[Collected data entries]
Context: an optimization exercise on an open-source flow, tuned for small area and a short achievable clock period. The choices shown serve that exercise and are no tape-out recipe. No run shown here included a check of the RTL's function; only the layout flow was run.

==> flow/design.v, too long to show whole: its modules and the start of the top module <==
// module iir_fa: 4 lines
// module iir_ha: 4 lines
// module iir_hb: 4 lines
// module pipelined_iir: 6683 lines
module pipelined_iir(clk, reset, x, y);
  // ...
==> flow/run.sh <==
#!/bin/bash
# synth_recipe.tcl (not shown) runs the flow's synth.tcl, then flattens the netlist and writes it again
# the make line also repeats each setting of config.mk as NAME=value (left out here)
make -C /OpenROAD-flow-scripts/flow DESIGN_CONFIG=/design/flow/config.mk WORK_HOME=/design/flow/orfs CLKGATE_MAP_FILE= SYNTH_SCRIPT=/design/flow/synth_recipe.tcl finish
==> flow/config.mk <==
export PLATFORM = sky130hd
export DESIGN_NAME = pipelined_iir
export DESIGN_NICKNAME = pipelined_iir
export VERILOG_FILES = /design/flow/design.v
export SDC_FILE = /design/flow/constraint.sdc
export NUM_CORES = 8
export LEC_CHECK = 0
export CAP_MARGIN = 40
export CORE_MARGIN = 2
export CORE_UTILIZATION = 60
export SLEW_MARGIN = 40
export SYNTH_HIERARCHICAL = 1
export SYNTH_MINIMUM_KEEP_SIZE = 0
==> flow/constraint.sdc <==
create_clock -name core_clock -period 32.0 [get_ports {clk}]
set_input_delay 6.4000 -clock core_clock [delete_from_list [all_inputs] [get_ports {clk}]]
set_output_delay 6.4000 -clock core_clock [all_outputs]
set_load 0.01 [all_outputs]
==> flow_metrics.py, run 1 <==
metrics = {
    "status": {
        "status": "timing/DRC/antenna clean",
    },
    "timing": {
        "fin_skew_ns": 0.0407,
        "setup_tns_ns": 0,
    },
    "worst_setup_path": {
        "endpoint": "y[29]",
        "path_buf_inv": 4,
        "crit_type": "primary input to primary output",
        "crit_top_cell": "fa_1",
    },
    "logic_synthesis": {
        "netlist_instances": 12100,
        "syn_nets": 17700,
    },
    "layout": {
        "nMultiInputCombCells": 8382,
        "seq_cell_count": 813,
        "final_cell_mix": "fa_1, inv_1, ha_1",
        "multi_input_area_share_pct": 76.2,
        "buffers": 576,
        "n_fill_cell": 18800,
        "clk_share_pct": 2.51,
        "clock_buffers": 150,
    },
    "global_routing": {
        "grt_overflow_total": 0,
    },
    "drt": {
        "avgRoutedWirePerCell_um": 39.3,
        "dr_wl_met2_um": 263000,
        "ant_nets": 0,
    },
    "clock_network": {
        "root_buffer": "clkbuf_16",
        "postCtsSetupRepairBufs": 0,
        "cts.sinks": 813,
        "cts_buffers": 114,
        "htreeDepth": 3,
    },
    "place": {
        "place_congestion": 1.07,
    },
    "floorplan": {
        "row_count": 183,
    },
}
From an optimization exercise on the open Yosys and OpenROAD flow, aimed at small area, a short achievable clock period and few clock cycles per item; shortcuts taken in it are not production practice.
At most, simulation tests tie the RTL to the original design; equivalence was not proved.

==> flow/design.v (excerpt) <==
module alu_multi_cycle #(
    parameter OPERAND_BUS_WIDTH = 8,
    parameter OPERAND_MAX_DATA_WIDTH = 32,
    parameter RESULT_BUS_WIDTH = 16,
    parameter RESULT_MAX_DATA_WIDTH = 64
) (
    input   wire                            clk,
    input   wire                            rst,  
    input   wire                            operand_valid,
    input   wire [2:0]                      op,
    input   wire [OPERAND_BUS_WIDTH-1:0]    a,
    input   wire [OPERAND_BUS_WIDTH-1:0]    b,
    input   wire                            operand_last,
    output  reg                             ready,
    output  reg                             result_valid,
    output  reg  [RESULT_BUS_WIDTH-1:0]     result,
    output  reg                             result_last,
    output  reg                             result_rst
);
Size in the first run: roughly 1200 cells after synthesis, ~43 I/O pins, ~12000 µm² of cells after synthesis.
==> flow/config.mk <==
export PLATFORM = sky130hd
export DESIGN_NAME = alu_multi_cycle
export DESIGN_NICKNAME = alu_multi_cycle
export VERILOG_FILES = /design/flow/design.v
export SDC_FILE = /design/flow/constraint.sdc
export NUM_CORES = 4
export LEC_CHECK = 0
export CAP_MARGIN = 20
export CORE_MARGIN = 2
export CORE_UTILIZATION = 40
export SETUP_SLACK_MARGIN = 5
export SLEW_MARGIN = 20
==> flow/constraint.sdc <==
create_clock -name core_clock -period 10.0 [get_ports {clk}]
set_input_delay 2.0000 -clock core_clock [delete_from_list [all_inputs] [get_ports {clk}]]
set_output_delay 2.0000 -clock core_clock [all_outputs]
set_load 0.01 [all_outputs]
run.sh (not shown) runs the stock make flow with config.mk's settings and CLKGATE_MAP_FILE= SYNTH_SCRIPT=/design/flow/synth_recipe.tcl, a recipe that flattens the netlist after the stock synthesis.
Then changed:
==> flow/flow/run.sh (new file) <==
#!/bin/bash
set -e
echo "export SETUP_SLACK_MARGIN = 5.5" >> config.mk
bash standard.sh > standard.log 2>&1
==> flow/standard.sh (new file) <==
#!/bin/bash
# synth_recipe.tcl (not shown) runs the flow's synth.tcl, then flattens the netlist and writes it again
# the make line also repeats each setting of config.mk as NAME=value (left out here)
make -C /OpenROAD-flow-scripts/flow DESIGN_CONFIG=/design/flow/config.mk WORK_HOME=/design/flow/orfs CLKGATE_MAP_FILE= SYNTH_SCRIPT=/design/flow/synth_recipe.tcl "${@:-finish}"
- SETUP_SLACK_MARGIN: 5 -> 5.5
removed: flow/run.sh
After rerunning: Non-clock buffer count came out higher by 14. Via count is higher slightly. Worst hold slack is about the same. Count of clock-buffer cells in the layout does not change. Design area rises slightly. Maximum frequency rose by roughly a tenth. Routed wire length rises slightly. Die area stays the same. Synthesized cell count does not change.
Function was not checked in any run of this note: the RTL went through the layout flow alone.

## Exercise goal
Each record above is to be given again without any change to its wording.

## Solution
Context: an optimization exercise on an open-source flow, tuned for small area and a short achievable clock period. The choices shown serve that exercise and are no tape-out recipe. No run shown here included a check of the RTL's function; only the layout flow was run.

==> flow/design.v, too long to show whole: its modules and the start of the top module <==
// module iir_fa: 4 lines
// module iir_ha: 4 lines
// module iir_hb: 4 lines
// module pipelined_iir: 6683 lines
module pipelined_iir(clk, reset, x, y);
  // ...
==> flow/run.sh <==
#!/bin/bash
# synth_recipe.tcl (not shown) runs the flow's synth.tcl, then flattens the netlist and writes it again
# the make line also repeats each setting of config.mk as NAME=value (left out here)
make -C /OpenROAD-flow-scripts/flow DESIGN_CONFIG=/design/flow/config.mk WORK_HOME=/design/flow/orfs CLKGATE_MAP_FILE= SYNTH_SCRIPT=/design/flow/synth_recipe.tcl finish
==> flow/config.mk <==
export PLATFORM = sky130hd
export DESIGN_NAME = pipelined_iir
export DESIGN_NICKNAME = pipelined_iir
export VERILOG_FILES = /design/flow/design.v
export SDC_FILE = /design/flow/constraint.sdc
export NUM_CORES = 8
export LEC_CHECK = 0
export CAP_MARGIN = 40
export CORE_MARGIN = 2
export CORE_UTILIZATION = 60
export SLEW_MARGIN = 40
export SYNTH_HIERARCHICAL = 1
export SYNTH_MINIMUM_KEEP_SIZE = 0
==> flow/constraint.sdc <==
create_clock -name core_clock -period 32.0 [get_ports {clk}]
set_input_delay 6.4000 -clock core_clock [delete_from_list [all_inputs] [get_ports {clk}]]
set_output_delay 6.4000 -clock core_clock [all_outputs]
set_load 0.01 [all_outputs]
==> flow_metrics.py, run 1 <==
metrics = {
    "status": {
        "status": "timing/DRC/antenna clean",
    },
    "timing": {
        "fin_skew_ns": 0.0407,
        "setup_tns_ns": 0,
    },
    "worst_setup_path": {
        "endpoint": "y[29]",
        "path_buf_inv": 4,
        "crit_type": "primary input to primary output",
        "crit_top_cell": "fa_1",
    },
    "logic_synthesis": {
        "netlist_instances": 12100,
        "syn_nets": 17700,
    },
    "layout": {
        "nMultiInputCombCells": 8382,
        "seq_cell_count": 813,
        "final_cell_mix": "fa_1, inv_1, ha_1",
        "multi_input_area_share_pct": 76.2,
        "buffers": 576,
        "n_fill_cell": 18800,
        "clk_share_pct": 2.51,
        "clock_buffers": 150,
    },
    "global_routing": {
        "grt_overflow_total": 0,
    },
    "drt": {
        "avgRoutedWirePerCell_um": 39.3,
        "dr_wl_met2_um": 263000,
        "ant_nets": 0,
    },
    "clock_network": {
        "root_buffer": "clkbuf_16",
        "postCtsSetupRepairBufs": 0,
        "cts.sinks": 813,
        "cts_buffers": 114,
        "htreeDepth": 3,
    },
    "place": {
        "place_congestion": 1.07,
    },
    "floorplan": {
        "row_count": 183,
    },
}
From an optimization exercise on the open Yosys and OpenROAD flow, aimed at small area, a short achievable clock period and few clock cycles per item; shortcuts taken in it are not production practice.
At most, simulation tests tie the RTL to the original design; equivalence was not proved.

==> flow/design.v (excerpt) <==
module alu_multi_cycle #(
    parameter OPERAND_BUS_WIDTH = 8,
    parameter OPERAND_MAX_DATA_WIDTH = 32,
    parameter RESULT_BUS_WIDTH = 16,
    parameter RESULT_MAX_DATA_WIDTH = 64
) (
    input   wire                            clk,
    input   wire                            rst,  
    input   wire                            operand_valid,
    input   wire [2:0]                      op,
    input   wire [OPERAND_BUS_WIDTH-1:0]    a,
    input   wire [OPERAND_BUS_WIDTH-1:0]    b,
    input   wire                            operand_last,
    output  reg                             ready,
    output  reg                             result_valid,
    output  reg  [RESULT_BUS_WIDTH-1:0]     result,
    output  reg                             result_last,
    output  reg                             result_rst
);
Size in the first run: roughly 1200 cells after synthesis, ~43 I/O pins, ~12000 µm² of cells after synthesis.
==> flow/config.mk <==
export PLATFORM = sky130hd
export DESIGN_NAME = alu_multi_cycle
export DESIGN_NICKNAME = alu_multi_cycle
export VERILOG_FILES = /design/flow/design.v
export SDC_FILE = /design/flow/constraint.sdc
export NUM_CORES = 4
export LEC_CHECK = 0
export CAP_MARGIN = 20
export CORE_MARGIN = 2
export CORE_UTILIZATION = 40
export SETUP_SLACK_MARGIN = 5
export SLEW_MARGIN = 20
==> flow/constraint.sdc <==
create_clock -name core_clock -period 10.0 [get_ports {clk}]
set_input_delay 2.0000 -clock core_clock [delete_from_list [all_inputs] [get_ports {clk}]]
set_output_delay 2.0000 -clock core_clock [all_outputs]
set_load 0.01 [all_outputs]
run.sh (not shown) runs the stock make flow with config.mk's settings and CLKGATE_MAP_FILE= SYNTH_SCRIPT=/design/flow/synth_recipe.tcl, a recipe that flattens the netlist after the stock synthesis.
Then changed:
==> flow/flow/run.sh (new file) <==
#!/bin/bash
set -e
echo "export SETUP_SLACK_MARGIN = 5.5" >> config.mk
bash standard.sh > standard.log 2>&1
==> flow/standard.sh (new file) <==
#!/bin/bash
# synth_recipe.tcl (not shown) runs the flow's synth.tcl, then flattens the netlist and writes it again
# the make line also repeats each setting of config.mk as NAME=value (left out here)
make -C /OpenROAD-flow-scripts/flow DESIGN_CONFIG=/design/flow/config.mk WORK_HOME=/design/flow/orfs CLKGATE_MAP_FILE= SYNTH_SCRIPT=/design/flow/synth_recipe.tcl "${@:-finish}"
- SETUP_SLACK_MARGIN: 5 -> 5.5
removed: flow/run.sh
After rerunning: Non-clock buffer count came out higher by 14. Via count is higher slightly. Worst hold slack is about the same. Count of clock-buffer cells in the layout does not change. Design area rises slightly. Maximum frequency rose by roughly a tenth. Routed wire length rises slightly. Die area stays the same. Synthesized cell count does not change.
Function was not checked in any run of this note: the RTL went through the layout flow alone.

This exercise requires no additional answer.